(Saved entries)
[src/rtl/ascii_field_reader_if.sv]
// Request/result handshake plus character-buffer read port for ascii_field_reader.
// slave = the reader itself, master = the requester / buffer side.
interface ascii_field_reader_if #(
  parameter int ADDR_W = 13
);
  logic              start;
  logic [5:0]        row;
  logic [6:0]        col;
  logic              busy;
  logic              done;
  logic [31:0]       value;
  logic [1:0]        err_code;
  logic              rd_en;
  logic [ADDR_W-1:0] rd_addr;
  logic [31:0]       rd_data;

  modport slave (
    input  start, row, col, rd_data,
    output busy, done, value, err_code, rd_en, rd_addr
  );

  modport master (
    output start, row, col, rd_data,
    input  busy, done, value, err_code, rd_en, rd_addr
  );
endinterface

**Directions for this task**
The task calls for all lines in the entries that hold "busy".

**The completed task**
  logic              busy;
    output busy, done, value, err_code, rd_en, rd_addr
    input  busy, done, value, err_code, rd_en, rd_addr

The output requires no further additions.